Young Activist Creates Local Jobs While Promoting Sustainability

Young Activist Creates Local Jobs While Promoting Sustainability

This post is the last of our month-long series featuring Greatest Women of the Day, in recognition of Women's History Month.

To nominate a Greatest Woman of the Day, e-mail Impact@huffingtonpost.com.

Growing up in Santa Cruz, CA, Kalia Lydgate's family often found themselves in financial straits. "I grew up in a poor neighborhood and things got rough for me. The Redwoods and the ocean--they became a kind of sanctuary."

Kalia's mother, an artist, introduced her to activism early on and she grew fascinated with the intersection of social justice and sustainability. "My mother worked with the Free Tibet movement," says Kalia, 24. "I remember meeting monks who had been tortured in Chinese prisons for decades, exposed to racism."

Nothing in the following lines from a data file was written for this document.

From an optimization exercise on the open Yosys and OpenROAD flow, aimed at small area, a short achievable clock period and few clock cycles; shortcuts taken in it are not production practice.
Where RTL was checked, it was by simulation tests only, not by an equivalence proof against the original.
No activity file was given, so power comes from the tool's default toggle rates.

v50:
Design levinson_top, start of the top module:
module levinson_top(clock, reset, start, done,
	scratch_mem_read_addr, scratch_mem_in,
	scratch_mem_write_addr, scratch_mem_out, scratch_mem_write_en);
export LEC_CHECK = 0
export ABC_AREA = 1
export CAP_MARGIN = 20
export CORE_MARGIN = 2
export CORE_UTILIZATION = 45
export CTS_CLUSTER_DIAMETER = 100
export CTS_CLUSTER_SIZE = 16
export PLACE_DENSITY = 0.65
export SLEW_MARGIN = 20
create_clock -name core_clock -period 20.0 [get_ports {clock}]
standard.sh (not shown) runs the stock make flow with config.mk's settings and CLKGATE_MAP_FILE= SYNTH_SCRIPT=/design/flow/synth_recipe.tcl, a recipe that flattens the netlist after the stock synthesis.
==> flow/flow/run.sh <==
#!/bin/bash
set -euo pipefail
bash standard.sh SETUP_SLACK_MARGIN=15 finish > standard.log 2>&1
v50 did not stop at any stage, and its layout met the timing, design-rule and antenna checks.
Testbench counts of v50, summed over its fixed seeds: cycles 1,370,400.
diff inputs: v50 => v8
Settings: CORE_UTILIZATION changed from 45 to 40; TNS_END_PERCENT newly set to 20; PLACE_DENSITY changed from 0.65 to 0.6.
Findings:
Final estimated routing congestion in global placement came out lower on v8 than on v50. First-iteration DRC count (v8 over v50): decrease, about 17%. Diff v50 -> v8: number of nets in the final layout level, fraction of standard cell area that is sequential level, maximum clock rate moved up, post-detailed-placement cell area moved up. v8 vs v50 on fraction of final layout cells with drive strength greater than 1: v8 is the lower one. Across v8 and v50, none had a timing, DRC or antenna violation. Compared to v50, v8 was floorplanned on a bigger die.
Edits applied to the flow inputs when going from v8 to v16:
Settings: TNS_END_PERCENT: 20 -> unset.
==> flow/flow/run.sh <==
#!/bin/bash
set -euo pipefail
bash standard.sh SETUP_SLACK_MARGIN=14.8 finish > standard.log 2>&1
[summary]
v16: flow completed, timing, DRC and antenna clean
Taking v8 as the reference, in v16 routed length on met2 went up by 660 um, minimum period implied by the final worst setup slack went up by 56 ps, power consumption was more or less identical.
Summary of v16 over v8: sequential cell count did not really move, clock latency reported for the late side of the worst-skew pair did not really move, post-route cell area did not really move, met1 usage in global routing went up.
Compared with v8, v16 degrades final worst setup slack.
Taking v8 as the reference point, the detailed-route wire length of v16 falls by 770 um.

---

Setup of old:
Another version of the RTL of levinson_top (not shown whole).
For scale: ~6500 cells after synthesis, ~93 I/O pins, roughly 48000 um^2 of cells after synthesis.
export LEC_CHECK = 0
export ABC_AREA = 1
export CAP_MARGIN = 20
export CORE_MARGIN = 2
export CORE_UTILIZATION = 40
export CTS_CLUSTER_DIAMETER = 100
export CTS_CLUSTER_SIZE = 16
export PLACE_DENSITY = 0.6
export SLEW_MARGIN = 20
create_clock -name core_clock -period 20.0 [get_ports {clock}]
==> flow/flow/run.sh <==
#!/bin/bash
set -euo pipefail
bash standard.sh SETUP_SLACK_MARGIN=15.2 finish > standard.log 2>&1
Testbench counts of old, summed over its fixed seeds: cycles 1,327,200.
Input-level comparison between new and old:
- removing CTS_CLUSTER_DIAMETER (formerly 100)
- removing CTS_CLUSTER_SIZE (formerly 16)
==> flow/run.sh (new file) <==
#!/bin/bash
# synth_recipe.tcl (not shown) runs the flow's synth.tcl, then flattens the netlist and writes it again
# the make line also repeats each setting of config.mk as NAME=value (left out here)
make -C /OpenROAD-flow-scripts/flow DESIGN_CONFIG=/design/flow/config.mk WORK_HOME=/design/flow/orfs CLKGATE_MAP_FILE= SYNTH_SCRIPT=/design/flow/synth_recipe.tcl finish
removed: flow/flow/run.sh
removed: flow/standard.sh
Re buffer and inverter count on the worst path: new is 1 up on old. Changes observed in new relative to old: arrival time reported for the critical path endpoint picked up an extra 6.01 ns, final worst-path setup slack lost 1.57 ns. Looking at required time at the worst-slack endpoint, new sits 4.44 ns above old. From old to new the numbers moved as follows: internal power contribution picked up an extra about 9%, final antenna diode count picked up an extra 11. Diff old -> new | part of the power in the clock network | increase of 4.6 points. Compared to old, new has number of clock-tree buffers in the layout 31 higher. Comparing new against old, there is no change at all in gate count of the mapped netlist. old ended up with reg -> out as its type of the worst setup path; new ended up with reg -> reg.

---

oak:
Starting RTL as in the previous note.
Settings: LEC_CHECK=0, ABC_AREA=1, CAP_MARGIN=20, CORE_MARGIN=2, CORE_UTILIZATION=35, CTS_CLUSTER_DIAMETER=100, CTS_CLUSTER_SIZE=16, PLACE_DENSITY=0.55, SLEW_MARGIN=20; clock period 20.0 ns.
==> flow/flow/run.sh <==
#!/bin/bash
set -euo pipefail
bash standard.sh SETUP_SLACK_MARGIN=15 finish > standard.log 2>&1
Testbench counts of oak, summed over its fixed seeds: cycles 1,327,200.
## Diff of input files: pine against oak
==> flow/run.sh (new file) <==
#!/bin/bash
# synth_recipe.tcl (not shown) runs the flow's synth.tcl, then flattens the netlist and writes it again
# the make line also repeats each setting of config.mk as NAME=value (left out here)
make -C /OpenROAD-flow-scripts/flow DESIGN_CONFIG=/design/flow/config.mk WORK_HOME=/design/flow/orfs CLKGATE_MAP_FILE= SYNTH_SCRIPT=/design/flow/synth_recipe.tcl finish
diff --git a/flow/config.mk b/flow/config.mk
--- a/flow/config.mk
+++ b/flow/config.mk
@@ -8 +7,0 @@
-export ABC_AREA = 1
@@ -11,4 +10,2 @@
-export CORE_UTILIZATION = 35
-export CTS_CLUSTER_DIAMETER = 100
-export CTS_CLUSTER_SIZE = 16
-export PLACE_DENSITY = 0.55
+export CORE_UTILIZATION = 40
+export PLACE_DENSITY = 0.6
removed: flow/flow/run.sh
removed: flow/standard.sh
## What came out
Diff oak -> pine: placed instance count fell by 873, post-layout minimum cycle time rose by 1.72 ns, core utilization rose by 5.0 points. The run with more setup slack is oak; pine has less.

At the same time, she was also beginning to understand the problems facing our environment. "I wanted to understand how all these different forms of oppression were connected," she says.

While a student at Wesleyan University, Kalia discovered that her professors didn't always understand or support her intersecting interests. But she soon found an ally in Van Jones, the controversial environmental leader and activist.

Kalia made a few spirited comments at an event that Jones was moderating and afterwards, Kalia says, "He pulled me aside and said to me: 'People will say you're crazy and there's no path for the things you want to do, but stick with it."

Jones provided a framework for Kalia to understand the questions she'd had for so many years, and also helped her secure a job as youth coordinator for the Marion Institute in Marion, MA - a non-profit with similar sustainability goals and a mission to impact local economies.

But Kalia knew she needed to lead a grass roots effort if she wanted the idea of green jobs in low-income communities to catch on. "I didn't want this whole thing to be a segregated white industry," she says. "So I set out to do something about that."

At 24 years old, she founded the New Bedford Green Jobs, Green Economy Initiative (GJGEI) and began dedicating her life to creating jobs and inspiring unexpected community leaders. "I had so many allies in New Bedford - activists, hip hop artists, and educators," Kalia explains. "The initiative was this perfect intersection of everything I've been trying to do."

One of the first programs of its kind in the country, Kalia's GJGEI program aims to train those living in marginalized communities--people of color, veterans, those below the poverty line--to promote environmental awareness and prove that sustainability has the power to stimulate the local economy.

How did Kalia allocate the initial funds for her program? She and her collaborators discovered that a portion of her community's electric bill was going into a sustainability fund every month. "This fund has been around for thirty years," Kalia says, "There was quite a bit of money in it, but nobody really knew it existed."

With help from New Bedford's mayor, Scott W. Lang, her collaborator Khepe-ra Maat, and the utility companies themselves, this new initiative has already approached 3,000 households and local businesses about energy assessments and weatherization. The team of men and women leading these assessments are all local members of the New Bedford community.

Assembling and training this local team has been one of her proudest achievements. "This is true collaboration. We hired people who understand the local culture, to engage businesses to drive demand for efficiency," she says. "These people were not environmentalists by any means; they were just interested in the idea. Many of them have no high school diploma, they're low-income single parents, they come from all different backgrounds."

Kalia was recently named a Mayoral Fellow by New Bedford mayor, Scott W. Lang, who complimented her "tremendous energy, ideas, and idealism." The city's plan is to weatherize 5,000 homes and businesses in the city over the next five years.

Generally, Kalia just wants to continue thinking outside the box to increase local jobs and promote environmental awareness. "We have so many environmental and social problems going on right now," she says. "We have to keep asking: How does poverty impact our relationship to the environment? And how do we keep creating jobs in a unique way?"